Distortion in the three-dimensional relation in laryngeal structures caused higher level of obstruction from expected in CGW case: When we forced CGW case to breathe similar flow as a healthy individual, effective area dropped up to 56 % in the subglottis and 65 % in the supraglottis. This phenomenon was actually met, but could not be explained in many studies before. Saarinen et al. investigated airflow dynamics with spirometry and body plethysmography after VF augmentation in unilateral VF paralysis [9]. They found that medialization caused a decrease in the peak inspiratory flow. However, Cormier et al. found improved maximal expiratory flow after intracordal Teflon injection [10]. Some other studies also reported some levels of change in spirometer parameters after vocal fold medialization, although patients rejected any level of dyspnea after surgery [11]. Therefore, these studies showed a change in the airflow due to VF paralysis or medialization, but were unable to relate this finding to the distortion in 3D laryngeal geometry.

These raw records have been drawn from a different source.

[config.mk]
export PLATFORM = sky130hd
export DESIGN_NAME = sdp_div
export DESIGN_NICKNAME = d
export VERILOG_FILES = /design/src/rtl/sdp_pkg.sv /design/src/rtl/sdp_div.sv
export SDC_FILE = /design/constraint.sdc
export NUM_CORES = 2
export LEC_CHECK = 0
export BUFFER_PORTS_ARGS = -buffer_cell sky130_fd_sc_hd__clkbuf_2
export CORE_UTILIZATION = 60
export DETAILED_ROUTE_END_ITERATION = 10
export PLACE_DENSITY = 0.87
export SETUP_SLACK_MARGIN = 0.2
export SKIP_CTS_REPAIR_TIMING = 1
export SLEW_MARGIN = 10
export SYNTH_ARGS = -nofsm -noshare
export SYNTH_HDL_FRONTEND = slang
export SYNTH_SLANG_ARGS = --single-unit
[constraint.sdc]
create_clock -name aclk -period 5.7 [get_ports aclk]
set_input_delay 0.855 -clock aclk [delete_from_list [all_inputs] [get_ports aclk]]
set_output_delay 0.855 -clock aclk [all_outputs]
set_load 0.05 [all_outputs]
[src/rtl/sdp_pkg.sv]
package sdp_pkg;

    localparam int SIZE_X_DEF = 32;
    localparam int SIZE_Y_DEF = 32;
    localparam int SIZE_Z_DEF = 32;

    localparam int IDX_W  = 5;
    localparam int VAL_W  = 32;
    localparam int K_W    = 9;   // signed wavenumber, |k| <= 128
    localparam int K2_W   = 16;  // 3 * 128^2 fits in 16 bits unsigned
    localparam int DOT_W  = 43;  // sum of three 9x32 products
    localparam int NUM_W  = 52;  // k * dot
    localparam int QUO_W  = 52;
    localparam int DIFF_W = 54;

    localparam logic signed [VAL_W-1:0] SAT_MAX = {1'b0, {(VAL_W-1){1'b1}}};
    localparam logic signed [VAL_W-1:0] SAT_MIN = {1'b1, {(VAL_W-1){1'b0}}};

    typedef logic signed [VAL_W-1:0] val_t;
    typedef logic signed [K_W-1:0] kval_t;

    typedef struct packed {
        val_t vx_real;
        val_t vx_imag;
        val_t vy_real;
        val_t vy_imag;
        val_t vz_real;
        val_t vz_imag;
    } vel_t;

endpackage

[src/rtl/sdp_div.sv]
// Pipelined unsigned restoring divider: one quotient bit per stage.
module sdp_div #(
    parameter int NW = sdp_pkg::NUM_W,
    parameter int DW = sdp_pkg::K2_W
) (
    input  logic          aclk,
    input  logic          en,
    input  logic [NW-1:0] num,
    input  logic [DW-1:0] den,
    output logic [NW-1:0] quo
);
    logic [NW-1:0] q_reg [0:NW];
    logic [DW:0]   r_reg [0:NW];
    logic [DW-1:0] d_reg [0:NW];

    always_comb begin
        q_reg[0] = num;
        r_reg[0] = '0;
        d_reg[0] = den;
    end

    for (genvar i = 0; i < NW; i++) begin : g_st
        logic [DW+1:0] trial;
        logic [DW+1:0] sh;
        always_comb begin
            sh    = {r_reg[i], q_reg[i][NW-1]};
            trial = sh - {2'b00, d_reg[i]};
        end
        always_ff @(posedge aclk) begin
            if (en) begin
                d_reg[i+1] <= d_reg[i];
                if (!trial[DW+1]) begin
                    r_reg[i+1] <= trial[DW:0];
                    q_reg[i+1] <= {q_reg[i][NW-2:0], 1'b1};
                end else begin
                    r_reg[i+1] <= sh[DW:0];
                    q_reg[i+1] <= {q_reg[i][NW-2:0], 1'b0};
                end
            end
        end
    end

    assign quo = q_reg[NW];
endmodule

Word-level counts from Yosys, hierarchy flattened. Index checks and enable logic that the tools add are counted.

Muxes and demuxes: 103. Add/sub/neg operators: 52.

Operators with widths (number): $sub 18x16->18 (51); $mux 17 (50); $mux 1 (53); $sub 1x16->17 (1).

Logic and storage cells: 310. Output and inout bits: 52. Input bits: 70. Register bits after elaboration: 4387.

Longest topological paths before layout.
Depth after elaboration: 2. Mapped depth: 14. Depth with buffers taken out: 11.

Least setup slack after synthesis. Ideal clock, no wire load.

Kind: register -> register. From: reg d_reg[417] in the netlist's numbering. To: reg r_reg, in the netlist g_st[27].sh[11] (data pin). Arrival: 2.684 ns. Setup slack: 2.756 ns. Period minus slack after synthesis: 2.944 ns. Required time: 5.440 ns. Stages on the path, launching flop included: 12. Setup time: 0.260 ns. Path buffers: 1. Cell sequence: edfxtp_1 -> inv_1 -> ha_1 -> nor2b_1 -> o21ai_1 -> a21oi_1 -> o41ai_2 -> o41ai_2 -> a211oi_2 -> xor2_2 -> buf_6 -> mux2_2.

Word-level cells in the longest chain between the ends: 2.

Ends and longest elaborated chain: start: declaration (line sdp_div.sv:14) `logic [DW-1:0] d_reg [0:NW];`; start signal: indexed assignment (line sdp_div.sv:31) `d_reg[i+1] <= d_reg[i];`; $sub 18x16->18 (line sdp_div.sv:27) `trial = sh - {2'b00, d_reg[i]};`; $mux 17 (line sdp_div.sv:32) `if (!trial[DW+1]) begin`; end signal: indexed assignment (line sdp_div.sv:33) `r_reg[i+1] <= trial[DW:0];`; end signal: indexed assignment (line sdp_div.sv:36) `r_reg[i+1] <= sh[DW:0];`; end: declaration (line sdp_div.sv:13) `logic [DW:0] r_reg [0:NW];`.

No other way between the ends. A chain may end at the register's enable or synchronous reset.

Final worst setup path.
From: reg d_reg[385] in the netlist's numbering. To: reg r_reg, in the netlist g_st[29].sh[5] (data pin).

The elaborated chain is that of the path after synthesis.

==> impl_metrics.ini <==
[status]
outcome = complete, no violations

[setup_path]
cp_max_fo = 17
critPathSlowestCell = xnor2_2
required_ns = 6.41
cpPeakStageDelay_ns = 0.88
crit_buf_inv = 1
endpoint_kind = flip-flop
worstPathCellList = inv_1 > ha_1 > nor2b_1 > o21ai_0 > a21oi_1 > o21ai_1 > o41a_1 > o21ai_2 > xnor2_2 > mux2_2
start_kind = flip-flop
crit_type = reg2reg
critPathArrivalTime_ns = 4.73
cp_top_family = compound AO/OA/AOI/OAI gates

[routing]
wirelength_um = 334000
drt_iter0_drc = 8513
vias_per_cell = 5.76
ant_nets = 0
drc_errors = 0
drt-wirelength-per-cell_um = 19.4
drt_pass1_iterations = 6
num_vias = 99000

[die]
coreArea_sq_um = 306000
die_w_um = 557
initial_utilization_pct = 60.4
die_area_sq_um = 310000
die_h_um = 557
io-pin-count = 122
rows = 203

[pwr]
pwr_density_cell_nw_per_um2 = 550
power_mw = 113
p_leak_nw = 77.6
vdd_drop_max_mv = 0.373

[cells_and_area]
nets = 13600
multiInputGateArea_sq_um = 47700
area_growth_pct = 10.7
design_area_sq_um = 205000
ff_latch_area_sq_um = 132000
drive_above_1_share_pct = 10.1
fill_cells = 19800
final_cells = 17200
largest_register_ffs = 2601

[global_routing]
grt_pass1_wl_um = 527000
grt_remaining_overflow = 0
track_usage_pct = 21.2
grt_antenna_before_repair = 2
grt_max_degree = 175
first_global_vias = 99800

[synth]
synth.cell_area_sq_um = 185000
synth_seq_cells = 4387
async_flop_share_pct = 0
yosys_warnings = 0
synth_top_cell_by_area = edfxtp_1
synth_edf_count = 4387
netlist.area_leader.share_pct = 71.2
synthesis.instances = 12300
synth_area_per_cell_sq_um = 15.0
ys.flop_type = edfxtp_1
netlist_top_cells_area = edfxtp_1, ha_1, inv_1
synth_cell_types = 98
ys_seq_area_share_pct = 71.2

[clock_tree]
root_buffer = clkbuf_16
cts_max_level = 5
clockBufferDepth = 4
clkTransAtPathRegs_ns = 0.07
cts_buffers = 425
cts_tree = yes
clock_sinks = 4387
insertion_delay_ns = 0.98

[place]
dp_hpwl_um = 207000
port_buffers = 121
gp_congestion = 0.883
dp.cells = 16400
placed_cell_area_sq_um = 191000

[sta]
finClkSkew_ns = 0.0573
report.final.slew_viol_count = 0
slew-limit-headroom_pct = 19.4
holdWs_ns = 0.0730
rsz0062_at_grt = no
worstMarginPinSlew_ns = 1.20
setup_tns_ns = 0
fin_crit_ns = 4.02
finalHoldViolCount = 0
setup_viol = 0
finalCritPeriodShare_pct = 70.6
clock.fmax_ghz = 0.249

[run]
drv_cap = 0

[min_path]
hold_path.class = in2reg
[synthesized netlist by cell type (all sizes together), types with 49 or more instances]
cell	number
nand2b	146
xor2	193
nand3	106
a21oi	622
o21ai	670
mux2	339
nor3	98
and3	53
o31ai	116
mux2i	69
inv	1124
nand2	675
a21o	268
a21boi	68
edfxtp	4387
nand4	49
ha	817
nor2b	178
clkbuf	122
buf	136
a211oi	70
o211ai	64
xnor2	366
fa	50
and2	66
a31oi	84
o21a	221
nor2	540
[kinds of logic (layout without fill, tap and decap cells)]
family,after synthesis,in the layout,share of synthesized area (%)
buf+inv,1382,2143,3.03
compound gates,2586,2586,9.04
mux,408,408,2.45
other cells,1,10,0.00203
xor+xnor,559,559,2.68
fa+ha+maj,867,867,6.07
simple gates,2108,2108,5.48
flops,4387,4387,71.2
[cell usage in the layout (no fill, tap or decap), types with 32 or more instances in the layout]
master     count
edfxtp_1    4387
inv_1       1114
ha_1         817
nand2_1      675
o21ai_0      651
a21oi_1      620
nor2_1       540
clkbuf_16    433
xnor2_1      355
mux2_2       330
a21o_1       267
o21a_1       221
xor2_1       189
nor2b_1      178
nand2b_1     146
clkbuf_2     120
o31ai_1      115
nand3_1      105
nor3_1        97
clkinv_1      88
buf_4         88
a31oi_1       84
clkinv_2      78
mux2i_1       69
clkbuf_1      67
a21boi_0      66
and2_1        65
a211oi_1      64
o211ai_1      64
and3_1        53
bufinv_16     53
fa_1          50
nand4_1       49
a31o_2        43
or3_1         43
o21bai_1      43
nor4_1        32
o31a_1        32
a211o_1       32
[layout make-up]
class                   count  share of cell area, %
diodes                      2                0.00244
clock buffers             500                   5.42
clock inverters           281                   1.46
inverters                1124                   2.06
multi-input cells        6536                   23.3
flip-flops and latches   4387                   64.3
well taps                4100                   2.51
repair buffers            238                  0.909
[through the flow]
step / setup slack, ns / util, %
4_1_cts: 1.74 / 66.9
2_1_floorplan: 2.76 / -
5_1_grt: 1.47 / 66.9
3_5_place_dp: 1.97 / 62.3
6_report: 1.68 / 66.9
3_3_place_gp: 1.99 / 62.3
[worst reg2reg max path, cell delays in order, from the launching register on]
cell and delay, ns:
edfxtp_1 0.50, inv_1 0.11, ha_1 0.31, nor2b_1 0.15, o21ai_0 0.35, a21oi_1 0.18
o21ai_1 0.42, o41a_1 0.33, o21ai_2 0.11, xnor2_2 0.88, mux2_2 0.46
[report_power, final]
group	switching [mW]	internal (mW)	leakage, nW	total, mW
sequential	3.23	43.5	43.0	46.8
clock	12.1	16.3	6.83	28.4
combinational	21.2	16.3	27.8	37.5
[path summary, 6_finish.rpt]
kind / from / to / slack (ns) / cells past startpoint
worst max register to register: d_reg[385] / g_st[29].sh[5] / 1.68 / 10
worst min register to register: q_reg[366] / q_reg[315] / 0.39 / 0
worst max-delay path: d_reg[385] / g_st[29].sh[5] / 1.68 / 10
worst min-delay path: num[24] / q_reg[2677] / 0.07 / 1
[per-layer routing]
metal,track usage (%),vias up,wire length (um)
li1,-,46900,-
met1,25.9,48200,132000
met2,38.4,2949,173000
met3,2.57,859,15300
met4,8.49,0,13300
met5,0,-,0
Power figures use the tool's default switching activity.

The main shortcomings of our study are that our CFD models assumed rigid walls, and neglected the upper and lower airways. Clinical observations and experimental evidence indicate that the larynx and vocal folds may move actively during respiration [1, 2]. Therefore, we cannot estimate the influence of neuronal control during forced respiration and the effect of nasal and pharyngeal anatomy on airflow. In addition, retrospective nature of the study hinders us from estimating the possible influence of anthropometric variability of subjects on our calculations. Neck fat tissue distribution is related to body weight and height and has been shown to effect retroglossal and retropalatal airway volume [12]. However, normative data of laryngotracheal dimensions and shape are shown to be related to age (as being an adult or child) and sex [13]. We chose a CC from the same gender with CGW case, as we are studying in laryngeal conduit that has a cartilage skeleton. Body height and weight should have negligible effect on laryngeal conduit, if any.

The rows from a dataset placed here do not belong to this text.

[src/design/ialu_pkg.sv]
// Package for the 22-operation integer ALU.
// Holds the opcodes, status codes and the control word passed along the cell chain.
// No dependencies.
package ialu_pkg;

    typedef enum logic [4:0] {
        OP_ADD    = 5'd1,
        OP_SUB    = 5'd2,
        OP_MUL    = 5'd3,
        OP_DIV    = 5'd4,
        OP_MOD    = 5'd5,
        OP_GT     = 5'd6,
        OP_LT     = 5'd7,
        OP_GE     = 5'd8,
        OP_LE     = 5'd9,
        OP_EQ     = 5'd10,
        OP_NE     = 5'd11,
        OP_LAND   = 5'd12,
        OP_LOR    = 5'd13,
        OP_LNOT   = 5'd14,
        OP_INC    = 5'd15,
        OP_DEC    = 5'd16,
        OP_AND    = 5'd17,
        OP_OR     = 5'd18,
        OP_XOR    = 5'd19,
        OP_SHL    = 5'd20,
        OP_SAR    = 5'd21,
        OP_NOT    = 5'd22
    } op_t;

    localparam logic [2:0] ST_OK        = 3'd0;
    localparam logic [2:0] ST_BAD_OP    = 3'd1;
    localparam logic [2:0] ST_DIV_ZERO  = 3'd2;
    localparam logic [2:0] ST_DIV_OVF   = 3'd3;
    localparam logic [2:0] ST_BAD_SHIFT = 3'd4;

    localparam int OUT_LIMIT = 32;

    typedef struct packed {
        logic       vld;
        logic       is_div;
        logic       is_mod;
        logic       neg_q;
        logic       neg_r;
        logic [2:0] status;
    } ctrl_t;

endpackage

[src/design/ialu_back.sv]
// Output stage: applies signs to quotient and remainder, picks the result
// and holds the result beat until taken. Uses ialu_pkg.
module ialu_back
    import ialu_pkg::*;
#(
    parameter int DATA_WIDTH = 32
)
(
    input  logic                  clk,
    input  logic                  rst_n,
    input  logic                  en,
    input  ctrl_t                 ctrl_i,
    input  logic [DATA_WIDTH-1:0] rslt_i,
    input  logic [DATA_WIDTH-1:0] rem_i,
    input  logic [DATA_WIDTH-1:0] quo_i,
    output logic                  vld,
    output logic [DATA_WIDTH-1:0] result,
    output logic [2:0]            status
);
    localparam int OUT_BITS = (DATA_WIDTH < OUT_LIMIT) ? DATA_WIDTH : OUT_LIMIT;
    localparam logic [DATA_WIDTH-1:0] RES_MASK = {DATA_WIDTH{1'b1}} >> (DATA_WIDTH - OUT_BITS);

    logic                  vld_reg;
    logic [DATA_WIDTH-1:0] res_reg, res_next;
    logic [2:0]            st_reg;

    always_comb
    begin
        if (ctrl_i.status != ST_OK)
            res_next = '0;
        else if (ctrl_i.is_div)
            res_next = ctrl_i.neg_q ? ('0 - quo_i) : quo_i;
        else if (ctrl_i.is_mod)
            res_next = ctrl_i.neg_r ? ('0 - rem_i) : rem_i;
        else
            res_next = rslt_i;
    end

    always_ff @(posedge clk or negedge rst_n)
    begin
        if (!rst_n)
            vld_reg <= 1'b0;
        else if (en)
            vld_reg <= ctrl_i.vld;
    end

    always_ff @(posedge clk)
    begin
        if (en)
        begin
            res_reg <= res_next & RES_MASK;
            st_reg  <= ctrl_i.status;
        end
    end

    assign vld    = vld_reg;
    assign result = res_reg;
    assign status = st_reg;

endmodule

[config.mk]
export PLATFORM = sky130hd
export DESIGN_NAME = ialu_back
export DESIGN_NICKNAME = d
export VERILOG_FILES = /design/src/design/ialu_pkg.sv /design/src/design/ialu_back.sv
export SDC_FILE = /design/constraint.sdc
export NUM_CORES = 1
export LEC_CHECK = 0
export BUFFER_PORTS_ARGS = -buffer_cell sky130_fd_sc_hd__buf_2
export CAP_MARGIN = 15
export CELL_PAD_IN_SITES_DETAIL_PLACEMENT = 0
export CELL_PAD_IN_SITES_GLOBAL_PLACEMENT = 2
export CORE_MARGIN = 2
export CORE_UTILIZATION = 27
export CTS_CLUSTER_DIAMETER = 200
export CTS_CLUSTER_SIZE = 28
export DETAILED_ROUTE_END_ITERATION = 8
export GPL_ROUTABILITY_DRIVEN = 0
export PLACE_DENSITY_LB_ADDON = 0.1
export SKIP_LAST_GASP = 1
export SLEW_MARGIN = 20
export SYNTH_ARGS = -nofsm -noshare
export SYNTH_HDL_FRONTEND = slang
export SYNTH_SLANG_ARGS = --single-unit
[constraint.sdc]
create_clock -name clk -period 1.1 [get_ports clk]
set_clock_uncertainty 0.15 [all_clocks]
set_input_delay 0.055 -clock clk [delete_from_list [all_inputs] [get_ports clk]]
set_output_delay 0.055 -clock clk [all_outputs]
set_load 0.01 [all_outputs]
# Yosys cells after proc, flatten, opt, wreduce, memory -nomap -nowiden
# Cells that the tools add are included.
totals:
  regBits: 36
  inputBits: 107
  output_inout_bits: 36
  elab_cells: 10
op_classes:
  add_sub_neg: 2
  n_mux: 4
  reduce_logical: 1
ops:
  columns: ["op", "n"]
  rows:
  - ["two-way mux 32 bit", 4]
  - ["subtractor 1 x 32 -> 32 bit, first input constant", 2]
  - ["nonzero test 3 bit", 1]

# Depth between registers and ports, before layout
logic_depth:
  depth_word: 4
  depth_mapped: 8
  mapped_depth_nobuf: 7

# Least setup slack after synthesis
# No wires, ideal clock.
synth_timing:
  kind: "input to register"
  startpoint: "in rem_i[0]"
  endpoint: "reg res_reg[28] (netlist: result[28]), data pin"
  setup_ns: 0.269
  arrival_ns: 1.914
  required_ns: 0.681
  slack_ns: -1.233
  cell_stages: 8
  path_buffers: 1
  path_cell_list: "inv_1 ha_1 or3b_2 clkbuf_1 or4_4 o31ai_1 xor2_1 o211ai_1"
synth_via:
  elab_chain_len: 4
synth_rtl:
  columns: ["item", "line_no", "rtl"]
  rows:
  - ["from (decl)", "ialu_back.sv:14", "input logic [DATA_WIDTH-1:0] rem_i,"]
  - ["subtractor 1 x 32 -> 32 bit", "ialu_back.sv:34", "res_next = ctrl_i.neg_r ? ('0 - rem_i) : rem_i;"]
  - ["two-way mux 32 bit", "ialu_back.sv:34", null]
  - ["two-way mux 32 bit", "ialu_back.sv:33", "else if (ctrl_i.is_mod)"]
  - ["two-way mux 32 bit", "ialu_back.sv:31", "else if (ctrl_i.is_div)"]
  - ["to (signal assigned)", "ialu_back.sv:51", "res_reg <= res_next & RES_MASK;"]
  - ["to (decl)", "ialu_back.sv:24", "logic [DATA_WIDTH-1:0] res_reg, res_next;"]
# No other way between the ends.
# A chain may end at the register's enable or synchronous reset.

# Worst setup path after layout
layout_timing:
  startpoint: "in rem_i[1]"
  endpoint: "reg res_reg[19] (netlist: result[19]), data pin"
# The elaborated chain is that of the path after synthesis.

==> results.yml <==
status:
  status: "finished, violations left"
  violations: "negative hold slack, negative setup slack"
yosys:
  avgSynthCellArea_sq_um: 8.542
  synthSimpleGateAreaFrac_pct: 25.75
  synth-xor-area-share_pct: 10.13
  yosys_register_bits: 36
  synthesis.nets: 514
  synth_cell_types: 53
  async_flop_share_pct: 2.778
  synthFlopType: "edfxtp_1"
  synth_top_family_by_area: "simple AND/OR/NAND/NOR gates"
  muxShareOfSynthArea_pct: 5.678
  ys_warn_count: 0
  synthAdderAreaFrac_pct: 0.7233
  synth_edf_count: 35
  netlist_area_sq_um: 3460
  synth-seq-area-share_pct: 31.10
  synth_compound_area_share_pct: 22.24
  syn_inst: 405
global_routing:
  grt_usage_pct: 22.03
  grt.met1_usage_pct: 31.86
  grt_max_degree: 22
  grt_use_met2_pct: 34.44
  grt_first_pass_wirelength_mm: 22.85
  antenna_found_initial: 0
  overflow: 0
  busiest_layer: "met2"
  grt_pass1_vias: 4207
  grtUsageMet3_pct: 3.605
placement:
  post-place-ws_ns: -1.591
  hpwl_mm: 12.23
  port_buffers: 142
  dpl_cell_area_sq_um: 5593
layout:
  largest_reg_flops: 32
  ff_latch_area_sq_um: 1076
  layout.nets: 810
  diodes: 0
  fill_cells: 1227
  final_common_cell: "buf_4"
  stdcell_area_sq_um: 6411
  multi_input_area_sq_um: 2744
  area_delta_synth_final_pct: 85.32
  drive_gt1_share_pct: 54.27
  final_cell_mix: "buf_4 (150), buf_2 (135), edfxtp_1 (35)"
hold_path:
  holdCritStartpoint: "rslt_i[29]"
  hold_path_depth: 3
  hp-class: "in -> reg"
  whs_endpoint: "result[29]$_SDFFCE_PP0P_"
setup_path:
  startpoint: "rem_i[1]"
  cp.arrival_ns: 1.90
  r2r-start: "vld$_DFFE_PN0P_"
  path_max_fanout: 5
  cp_num_buf_inv: 1
  worstRegToRegCells: 1
  cp_common_cell: "or4_4"
  critPathMaxStageDelay_ns: 0.62
  crit_chain: "buf_8, or4_4, or4_4, nor4_4, mux2i_1, o211ai_1"
  end_kind: "register"
  crit_type: "in -> reg"
  path_delay_family: "simple AND/OR/NAND/NOR gates"
  rr_endpoint: "vld$_DFFE_PN0P_"
  crit_required_ns: 0.98
  r2r_setup_slack_ns: 0.19
  cp_slowest_cell: "or4_4"
  startpoint_type: "input port"
sta:
  holdWs_ns: -0.02931
  post-route-period-util_pct: 183.1
  tightest_slew_ns: 0.5199
  fin_ws_ns: -0.9144
  hold_viol: 3
  relSlewSlack_pct: 65.07
  setup-violations-final: 30
  layout_min_cycle_time_ns: 2.014
  fmax_mhz: 496.4
  rsz0062_at_grt: "yes"
  slew_violations: 0
floorplan:
  die_w_um: 117.2
  core_area_sq_um: 12570
  io_pins: 143
  fp.dieH_um: 117.2
  dieArea_sq_um: 13730
  start_util_pct: 27.53
  num_rows: 41
clock_tree:
  cts_made_buffers: 5
  cts_root_buffer: "clkbuf_16"
  cts_tree: "built"
  h-tree-depth: 2
  clk_latency_ns: 0.28
  path_clk_slew_ns: 0.06
  clkSinkCount: 36
  clock_path_buffers: 2
routing:
  dr.pass1.iters: 5
  drc: 0
  wire_per_inst_um: 17.19
  ant_nets: 0
  viasPerCell: 5.057
  drtIter0Drc: 381
  vias: 4420
  routed_wl_mm: 15.02
pwr:
  p_leak_nw: 2.716
  total_power_mw: 4.767
  irDropWorstVdd_v: 0.0004944
  p_per_area_nw_per_um2: 743.5
run:
  drv_cap: 0
==> metal layers <==
layer,vias up,part of all wire (%),wire length (um)
met5,-,0,0
met4,0,1.3,200
met3,16,6.5,975
met2,148,45,6690
met1,2079,48,7154
li1,2177,-,-
==> stage by stage <==
step	TNS, ns	utilization, %	std cells	hold slack (ns)
2_1_floorplan	-23.46	-	405	-0.3906
3_3_place_gp	-33.89	44.50	840	-0.3207
3_5_place_dp	-34.69	44.50	840	-0.3185
4_1_cts	-20.88	49.70	868	-0.03399
5_1_grt	-22.93	51.01	874	-0.02851
6_report	-21.00	51.01	874	-0.02931
==> kinds of logic (layout without fill, tap and decap cells) <==
kind of cell | after synthesis | in the layout
adders and majority gates | 2 | 2
DFF | 36 | 36
xor gates and xnor gates | 40 | 40
and+or+nand+nor | 161 | 161
AOI/OAI and AO/OA | 109 | 109
buffers and inverters | 38 | 335
muxes | 19 | 19
==> final cells by class <==
| cell class | count | area share, % |
|---|---|---|
| clock buffer | 6 | 2.010 |
| clock inverter | 2 | 0.1952 |
| inverter | 11 | 0.9173 |
| multi-input combinational | 331 | 42.80 |
| sequential | 36 | 16.78 |
| tap | 172 | 3.357 |
| timing repair buffer | 316 | 33.94 |
==> cell usage after synthesis, drive strengths merged, types with 11 or more instances <==
| cell type | n | share of area [%] |
|---|---|---|
| clkbuf | 24 | 2.6 |
| nor4 | 14 | 2.5 |
| nor3 | 14 | 2.0 |
| o31ai | 16 | 3.5 |
| xnor2 | 16 | 4.1 |
| edfxtp | 35 | 30 |
| or4 | 15 | 3.6 |
| nor2 | 36 | 3.9 |
| o21ai | 21 | 3.0 |
| mux2i | 14 | 4.1 |
| nand3b | 11 | 2.4 |
| xor2 | 24 | 6.1 |
| nand2 | 26 | 2.8 |
| o211ai | 11 | 2.4 |
==> worst max-delay path by stage <==
stage / depth (start not counted) / endpoint / slack [ns]
2_1_floorplan: 6 / result[24]$_SDFFCE_PP0P_ / -1.07
3_3_place_gp: 8 / result[23]$_SDFFCE_PP0P_ / -1.48
3_5_place_dp: 8 / result[21]$_SDFFCE_PP0P_ / -1.59
4_1_cts: 7 / result[19]$_SDFFCE_PP0P_ / -0.94
5_1_grt: 8 / result[28]$_SDFFCE_PP0P_ / -0.97
6_report: 6 / result[19]$_SDFFCE_PP0P_ / -0.91
==> power breakdown <==
group          internal, mW  switching (mW)  total [mW]
Sequential             1.61          0.0304        1.64
Combinational         0.864           0.848        1.71
Clock                 0.836           0.576        1.41
Total                  3.31            1.45        4.77
==> timing repair <==
item                                    4_1_cts  5_1_grt
cloned                                        0        0
gates resized for setup                      65       24
setup buffers                                 7        8
endpoints found under the hold margin        16        2
endpoints found under the setup margin       32       32
pin swaps                                    42       24
hold buffers                                 14        1
Power figures use the tool's default switching activity.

The results are derived using the laryngeal geometry of a single case and a control. CFD experiments can be quite time-consuming depending on the method of 3D model construction, mesh generation, grid number, time increment, and the processing capacity of the computer environment. We did not use commercial image-based engineering programs to build 3D models, which might decrease model generation time. Six cycles of time varying simulation of respiration, in a 133,920 node mesh, took around 12 h with a 32-core, 3.0-GHz CPU workstation. Specialization in fluid dynamics is required during mesh generation and parameter selections for CFD software. Therefore, further experience and development in computer and software technology with validation of results are required until routine utilization of CFD calculations in the evaluation of dyspneic patient and/or surgical design.

Conclusion

A key contribution of this study is the description of the physical properties of the larynx as an organ of respiration. The computerized model helps us to illustrate the events when a subject breathes forcefully, as when during spirometry. Furthermore, it brings forward the phenomenon that the effective cross-sectional area of the flow conduit may be diminished due to separation of flow from the boundary layer and resultant vortex structures. We hope that this study will provide a new perspective in understanding and treating glottic obstruction. Therefore, we encourage researchers, including ourselves, to utilize and improve CFD models for providing better healthcare to patients with dyspnea.